**TASK TO CARRY OUT:** The word "single" may appear in the records below. Report how many lines contain it, and write nothing besides the number.

**THE DATA:**
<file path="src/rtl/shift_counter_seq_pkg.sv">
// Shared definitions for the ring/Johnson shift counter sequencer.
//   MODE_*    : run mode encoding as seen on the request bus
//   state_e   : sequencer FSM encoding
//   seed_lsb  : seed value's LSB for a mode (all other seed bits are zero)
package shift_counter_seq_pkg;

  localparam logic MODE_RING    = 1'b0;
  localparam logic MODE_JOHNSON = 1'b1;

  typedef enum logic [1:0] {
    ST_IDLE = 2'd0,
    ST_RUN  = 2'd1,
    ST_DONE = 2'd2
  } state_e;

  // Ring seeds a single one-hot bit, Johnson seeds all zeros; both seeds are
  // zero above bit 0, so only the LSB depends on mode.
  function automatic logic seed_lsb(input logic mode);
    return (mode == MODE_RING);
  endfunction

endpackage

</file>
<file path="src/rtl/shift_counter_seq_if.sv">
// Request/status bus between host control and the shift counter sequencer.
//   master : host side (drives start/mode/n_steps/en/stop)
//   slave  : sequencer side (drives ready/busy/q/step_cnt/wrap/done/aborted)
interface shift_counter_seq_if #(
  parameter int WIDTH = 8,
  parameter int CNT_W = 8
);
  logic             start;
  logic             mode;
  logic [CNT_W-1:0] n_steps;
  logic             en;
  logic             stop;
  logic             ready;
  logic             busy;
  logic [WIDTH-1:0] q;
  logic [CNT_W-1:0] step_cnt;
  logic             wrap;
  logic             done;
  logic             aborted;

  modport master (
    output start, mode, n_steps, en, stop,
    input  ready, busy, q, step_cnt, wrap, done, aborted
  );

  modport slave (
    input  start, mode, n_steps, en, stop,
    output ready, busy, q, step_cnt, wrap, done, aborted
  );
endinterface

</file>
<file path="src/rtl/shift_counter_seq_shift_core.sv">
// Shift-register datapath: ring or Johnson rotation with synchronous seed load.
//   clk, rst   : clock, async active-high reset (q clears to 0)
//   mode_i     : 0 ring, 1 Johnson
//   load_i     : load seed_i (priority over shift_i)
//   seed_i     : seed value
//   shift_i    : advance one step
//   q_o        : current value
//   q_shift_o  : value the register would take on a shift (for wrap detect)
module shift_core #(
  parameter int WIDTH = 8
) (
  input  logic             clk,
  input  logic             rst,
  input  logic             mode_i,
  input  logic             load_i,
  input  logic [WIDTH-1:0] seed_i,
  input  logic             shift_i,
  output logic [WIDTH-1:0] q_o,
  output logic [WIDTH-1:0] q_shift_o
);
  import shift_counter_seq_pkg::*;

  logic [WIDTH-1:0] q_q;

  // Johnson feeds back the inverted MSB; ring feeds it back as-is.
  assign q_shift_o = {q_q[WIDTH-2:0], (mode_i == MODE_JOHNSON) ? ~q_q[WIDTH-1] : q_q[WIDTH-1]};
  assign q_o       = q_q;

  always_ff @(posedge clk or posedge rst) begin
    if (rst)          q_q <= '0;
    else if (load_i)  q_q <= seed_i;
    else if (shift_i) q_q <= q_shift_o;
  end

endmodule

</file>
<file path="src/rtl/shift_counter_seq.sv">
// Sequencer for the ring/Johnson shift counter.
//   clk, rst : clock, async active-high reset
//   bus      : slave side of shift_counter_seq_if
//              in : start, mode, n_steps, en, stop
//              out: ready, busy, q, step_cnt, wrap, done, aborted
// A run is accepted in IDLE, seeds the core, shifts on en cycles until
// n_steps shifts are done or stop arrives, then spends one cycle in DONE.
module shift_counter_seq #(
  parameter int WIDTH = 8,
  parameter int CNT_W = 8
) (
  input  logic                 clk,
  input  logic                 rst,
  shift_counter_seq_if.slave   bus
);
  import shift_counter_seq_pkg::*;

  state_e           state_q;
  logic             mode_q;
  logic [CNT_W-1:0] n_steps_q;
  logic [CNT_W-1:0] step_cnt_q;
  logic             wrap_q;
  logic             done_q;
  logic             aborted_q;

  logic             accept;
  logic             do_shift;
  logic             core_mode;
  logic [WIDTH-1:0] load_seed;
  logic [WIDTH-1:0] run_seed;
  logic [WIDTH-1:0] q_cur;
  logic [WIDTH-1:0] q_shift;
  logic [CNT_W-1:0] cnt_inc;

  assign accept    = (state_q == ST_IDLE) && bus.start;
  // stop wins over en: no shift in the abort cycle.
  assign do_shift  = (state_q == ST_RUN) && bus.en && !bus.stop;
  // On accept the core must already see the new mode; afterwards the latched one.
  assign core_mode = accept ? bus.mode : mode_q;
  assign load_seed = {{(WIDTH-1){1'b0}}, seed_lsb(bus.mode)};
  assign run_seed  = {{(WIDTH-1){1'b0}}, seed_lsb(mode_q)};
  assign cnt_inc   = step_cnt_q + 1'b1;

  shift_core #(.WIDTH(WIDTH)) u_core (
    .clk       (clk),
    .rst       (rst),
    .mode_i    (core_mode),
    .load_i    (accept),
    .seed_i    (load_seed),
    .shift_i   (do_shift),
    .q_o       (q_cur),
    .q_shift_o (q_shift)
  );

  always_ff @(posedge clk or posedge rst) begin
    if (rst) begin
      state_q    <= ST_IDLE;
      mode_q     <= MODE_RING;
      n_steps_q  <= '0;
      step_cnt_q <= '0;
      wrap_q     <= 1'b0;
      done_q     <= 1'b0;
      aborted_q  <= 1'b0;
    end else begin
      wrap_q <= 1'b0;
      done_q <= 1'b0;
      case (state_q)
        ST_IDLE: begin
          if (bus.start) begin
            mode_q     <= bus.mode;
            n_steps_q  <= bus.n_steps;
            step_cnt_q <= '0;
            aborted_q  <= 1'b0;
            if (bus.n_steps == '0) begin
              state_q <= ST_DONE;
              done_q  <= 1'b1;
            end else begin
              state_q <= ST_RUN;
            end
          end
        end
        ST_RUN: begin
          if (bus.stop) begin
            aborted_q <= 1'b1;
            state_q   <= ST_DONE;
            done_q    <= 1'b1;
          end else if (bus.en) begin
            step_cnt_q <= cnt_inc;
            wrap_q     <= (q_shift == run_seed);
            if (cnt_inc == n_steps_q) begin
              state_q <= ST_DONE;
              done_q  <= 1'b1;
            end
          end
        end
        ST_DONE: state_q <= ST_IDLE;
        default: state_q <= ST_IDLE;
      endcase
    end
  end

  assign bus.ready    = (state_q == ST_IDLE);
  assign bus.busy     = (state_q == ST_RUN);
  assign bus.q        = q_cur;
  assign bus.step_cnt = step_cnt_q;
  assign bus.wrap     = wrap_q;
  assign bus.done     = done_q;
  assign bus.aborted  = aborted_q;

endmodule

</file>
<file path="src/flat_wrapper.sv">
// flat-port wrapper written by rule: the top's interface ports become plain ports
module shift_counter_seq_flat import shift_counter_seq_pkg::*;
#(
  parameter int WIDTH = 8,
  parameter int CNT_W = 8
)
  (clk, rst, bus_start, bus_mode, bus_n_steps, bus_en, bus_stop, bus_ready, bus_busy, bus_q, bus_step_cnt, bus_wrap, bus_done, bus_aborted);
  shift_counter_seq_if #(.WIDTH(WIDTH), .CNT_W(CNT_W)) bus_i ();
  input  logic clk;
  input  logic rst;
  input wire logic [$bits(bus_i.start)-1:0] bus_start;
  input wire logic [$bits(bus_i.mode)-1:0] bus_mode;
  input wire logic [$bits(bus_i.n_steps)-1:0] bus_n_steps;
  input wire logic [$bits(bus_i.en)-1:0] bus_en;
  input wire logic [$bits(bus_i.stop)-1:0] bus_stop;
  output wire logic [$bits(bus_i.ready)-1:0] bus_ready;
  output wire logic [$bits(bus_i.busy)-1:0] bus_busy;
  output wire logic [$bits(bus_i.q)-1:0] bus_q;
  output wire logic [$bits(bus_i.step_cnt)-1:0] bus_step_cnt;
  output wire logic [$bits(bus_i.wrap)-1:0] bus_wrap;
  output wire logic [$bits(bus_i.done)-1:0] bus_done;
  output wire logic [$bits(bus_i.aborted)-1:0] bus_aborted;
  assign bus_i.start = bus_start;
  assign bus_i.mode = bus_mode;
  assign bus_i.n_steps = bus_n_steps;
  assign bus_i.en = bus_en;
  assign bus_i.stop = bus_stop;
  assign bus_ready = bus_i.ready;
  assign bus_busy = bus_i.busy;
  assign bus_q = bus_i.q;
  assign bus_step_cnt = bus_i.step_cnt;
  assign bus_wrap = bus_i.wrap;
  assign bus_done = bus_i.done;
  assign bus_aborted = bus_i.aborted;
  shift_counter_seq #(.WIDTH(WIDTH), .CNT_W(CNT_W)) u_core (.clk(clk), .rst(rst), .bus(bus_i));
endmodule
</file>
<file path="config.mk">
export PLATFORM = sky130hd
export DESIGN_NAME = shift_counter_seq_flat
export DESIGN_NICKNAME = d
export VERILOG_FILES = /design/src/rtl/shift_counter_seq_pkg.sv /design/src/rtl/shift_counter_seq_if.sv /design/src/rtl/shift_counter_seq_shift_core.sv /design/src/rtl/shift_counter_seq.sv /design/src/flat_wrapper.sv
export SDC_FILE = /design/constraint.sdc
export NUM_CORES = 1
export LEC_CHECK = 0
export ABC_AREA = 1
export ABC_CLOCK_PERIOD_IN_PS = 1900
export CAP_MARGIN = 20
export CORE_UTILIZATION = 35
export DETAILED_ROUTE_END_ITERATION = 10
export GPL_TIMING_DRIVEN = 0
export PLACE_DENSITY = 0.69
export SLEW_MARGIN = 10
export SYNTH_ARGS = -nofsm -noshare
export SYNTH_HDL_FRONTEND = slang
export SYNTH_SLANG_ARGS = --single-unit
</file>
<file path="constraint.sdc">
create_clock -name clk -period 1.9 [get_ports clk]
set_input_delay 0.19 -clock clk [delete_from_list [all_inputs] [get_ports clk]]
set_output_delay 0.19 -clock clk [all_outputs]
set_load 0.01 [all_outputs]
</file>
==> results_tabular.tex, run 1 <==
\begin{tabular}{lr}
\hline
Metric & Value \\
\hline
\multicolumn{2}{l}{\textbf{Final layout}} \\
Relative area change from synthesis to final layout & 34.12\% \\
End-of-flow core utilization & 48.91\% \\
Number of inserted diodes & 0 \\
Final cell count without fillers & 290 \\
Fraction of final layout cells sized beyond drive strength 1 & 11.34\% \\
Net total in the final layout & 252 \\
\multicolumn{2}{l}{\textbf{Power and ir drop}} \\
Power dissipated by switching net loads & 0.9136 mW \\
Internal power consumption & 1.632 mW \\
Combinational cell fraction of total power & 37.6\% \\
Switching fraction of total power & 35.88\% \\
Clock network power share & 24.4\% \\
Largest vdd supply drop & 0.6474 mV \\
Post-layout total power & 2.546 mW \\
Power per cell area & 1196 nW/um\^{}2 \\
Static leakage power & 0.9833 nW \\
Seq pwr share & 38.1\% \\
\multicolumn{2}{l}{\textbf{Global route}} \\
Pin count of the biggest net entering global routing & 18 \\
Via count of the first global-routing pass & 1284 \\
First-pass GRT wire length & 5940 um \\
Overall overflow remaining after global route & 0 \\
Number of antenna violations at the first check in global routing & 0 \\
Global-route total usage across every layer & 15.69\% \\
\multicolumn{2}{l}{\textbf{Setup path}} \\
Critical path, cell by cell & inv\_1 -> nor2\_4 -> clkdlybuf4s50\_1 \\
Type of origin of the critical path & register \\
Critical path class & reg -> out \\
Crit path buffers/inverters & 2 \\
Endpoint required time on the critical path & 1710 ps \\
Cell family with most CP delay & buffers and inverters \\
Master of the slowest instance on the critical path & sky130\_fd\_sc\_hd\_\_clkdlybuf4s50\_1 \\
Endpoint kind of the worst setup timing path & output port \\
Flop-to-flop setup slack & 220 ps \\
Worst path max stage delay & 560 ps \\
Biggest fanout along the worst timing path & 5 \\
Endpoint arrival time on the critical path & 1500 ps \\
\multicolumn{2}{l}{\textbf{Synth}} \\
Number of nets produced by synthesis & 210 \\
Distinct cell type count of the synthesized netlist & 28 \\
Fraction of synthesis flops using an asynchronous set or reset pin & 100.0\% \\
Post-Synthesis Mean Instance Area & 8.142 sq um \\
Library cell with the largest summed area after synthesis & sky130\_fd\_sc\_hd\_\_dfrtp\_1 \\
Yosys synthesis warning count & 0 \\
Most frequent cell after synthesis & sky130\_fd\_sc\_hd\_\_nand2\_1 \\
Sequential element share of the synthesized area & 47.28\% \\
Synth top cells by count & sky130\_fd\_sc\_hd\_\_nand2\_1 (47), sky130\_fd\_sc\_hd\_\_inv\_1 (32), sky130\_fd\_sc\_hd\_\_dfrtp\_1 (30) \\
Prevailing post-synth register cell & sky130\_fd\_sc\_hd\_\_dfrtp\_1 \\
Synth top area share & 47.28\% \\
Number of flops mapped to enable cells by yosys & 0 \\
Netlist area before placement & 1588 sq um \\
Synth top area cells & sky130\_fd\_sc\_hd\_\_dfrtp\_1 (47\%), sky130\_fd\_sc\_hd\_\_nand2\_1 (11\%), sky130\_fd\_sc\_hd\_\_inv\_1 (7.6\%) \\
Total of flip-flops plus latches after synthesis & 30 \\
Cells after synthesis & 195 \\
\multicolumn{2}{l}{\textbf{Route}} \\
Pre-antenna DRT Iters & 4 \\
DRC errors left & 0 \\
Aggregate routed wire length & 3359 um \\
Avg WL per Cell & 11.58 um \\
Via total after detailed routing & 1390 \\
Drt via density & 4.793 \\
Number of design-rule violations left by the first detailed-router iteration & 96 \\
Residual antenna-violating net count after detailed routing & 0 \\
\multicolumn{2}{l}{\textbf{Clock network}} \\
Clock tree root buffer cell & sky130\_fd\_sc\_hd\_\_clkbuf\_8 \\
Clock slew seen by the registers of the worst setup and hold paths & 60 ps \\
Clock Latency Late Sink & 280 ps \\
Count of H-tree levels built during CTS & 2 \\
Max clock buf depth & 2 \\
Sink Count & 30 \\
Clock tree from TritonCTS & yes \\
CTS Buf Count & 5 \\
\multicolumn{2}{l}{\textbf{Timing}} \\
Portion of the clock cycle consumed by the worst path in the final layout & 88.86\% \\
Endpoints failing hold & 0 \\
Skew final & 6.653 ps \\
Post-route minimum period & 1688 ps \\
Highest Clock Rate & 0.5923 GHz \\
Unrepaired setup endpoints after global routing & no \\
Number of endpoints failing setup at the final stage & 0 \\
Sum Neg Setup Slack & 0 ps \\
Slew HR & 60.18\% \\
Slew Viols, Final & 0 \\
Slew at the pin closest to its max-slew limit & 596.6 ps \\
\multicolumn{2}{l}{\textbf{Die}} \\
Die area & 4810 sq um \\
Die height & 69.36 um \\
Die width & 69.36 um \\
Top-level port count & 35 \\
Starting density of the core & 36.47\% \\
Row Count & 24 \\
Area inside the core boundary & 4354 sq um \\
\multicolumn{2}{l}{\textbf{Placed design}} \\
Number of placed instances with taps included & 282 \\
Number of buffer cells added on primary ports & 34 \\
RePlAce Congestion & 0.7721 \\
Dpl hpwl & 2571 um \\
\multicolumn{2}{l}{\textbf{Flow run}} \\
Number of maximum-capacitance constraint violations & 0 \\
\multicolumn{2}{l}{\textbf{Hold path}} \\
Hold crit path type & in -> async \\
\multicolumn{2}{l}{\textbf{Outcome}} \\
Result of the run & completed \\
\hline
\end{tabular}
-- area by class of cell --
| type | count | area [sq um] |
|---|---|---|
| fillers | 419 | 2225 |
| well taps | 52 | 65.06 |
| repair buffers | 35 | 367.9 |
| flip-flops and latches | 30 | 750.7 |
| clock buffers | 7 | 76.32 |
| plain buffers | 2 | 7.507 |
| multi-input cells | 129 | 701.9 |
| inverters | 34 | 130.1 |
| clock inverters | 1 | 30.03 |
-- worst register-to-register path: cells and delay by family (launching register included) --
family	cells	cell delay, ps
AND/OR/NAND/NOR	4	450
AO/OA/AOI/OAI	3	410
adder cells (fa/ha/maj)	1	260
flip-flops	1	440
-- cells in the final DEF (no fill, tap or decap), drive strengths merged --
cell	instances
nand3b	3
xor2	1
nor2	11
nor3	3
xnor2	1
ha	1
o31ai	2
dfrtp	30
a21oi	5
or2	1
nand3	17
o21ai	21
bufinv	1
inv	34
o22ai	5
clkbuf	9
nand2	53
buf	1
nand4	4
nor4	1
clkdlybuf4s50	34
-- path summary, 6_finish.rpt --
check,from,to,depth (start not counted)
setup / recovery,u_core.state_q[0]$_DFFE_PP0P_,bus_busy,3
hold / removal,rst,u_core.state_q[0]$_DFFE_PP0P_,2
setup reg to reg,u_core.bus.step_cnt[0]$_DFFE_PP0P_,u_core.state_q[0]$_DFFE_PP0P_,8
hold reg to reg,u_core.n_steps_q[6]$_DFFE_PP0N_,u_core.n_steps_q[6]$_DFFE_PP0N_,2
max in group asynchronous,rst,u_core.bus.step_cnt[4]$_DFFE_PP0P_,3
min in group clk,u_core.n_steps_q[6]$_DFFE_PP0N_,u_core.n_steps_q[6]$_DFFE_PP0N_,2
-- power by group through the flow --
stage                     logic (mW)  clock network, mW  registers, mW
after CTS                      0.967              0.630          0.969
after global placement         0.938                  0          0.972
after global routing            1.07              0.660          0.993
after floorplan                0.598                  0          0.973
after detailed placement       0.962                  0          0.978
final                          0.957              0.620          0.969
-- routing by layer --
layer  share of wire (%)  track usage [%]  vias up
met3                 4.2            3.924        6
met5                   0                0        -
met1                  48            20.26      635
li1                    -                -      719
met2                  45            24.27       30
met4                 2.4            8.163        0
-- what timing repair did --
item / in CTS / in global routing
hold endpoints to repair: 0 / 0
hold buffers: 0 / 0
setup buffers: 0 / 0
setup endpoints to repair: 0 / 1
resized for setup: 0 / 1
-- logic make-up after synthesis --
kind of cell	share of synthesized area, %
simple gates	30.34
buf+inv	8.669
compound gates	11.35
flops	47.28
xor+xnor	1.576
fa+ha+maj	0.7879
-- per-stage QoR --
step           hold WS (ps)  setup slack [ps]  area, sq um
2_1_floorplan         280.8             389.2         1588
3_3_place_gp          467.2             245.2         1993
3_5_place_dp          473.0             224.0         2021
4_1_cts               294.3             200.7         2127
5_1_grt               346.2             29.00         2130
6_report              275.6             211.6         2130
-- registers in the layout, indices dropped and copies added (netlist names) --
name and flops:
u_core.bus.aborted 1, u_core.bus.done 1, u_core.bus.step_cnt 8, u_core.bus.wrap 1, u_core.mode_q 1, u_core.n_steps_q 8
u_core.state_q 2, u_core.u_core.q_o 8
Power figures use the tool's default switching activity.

**TASK OUTPUT:** 2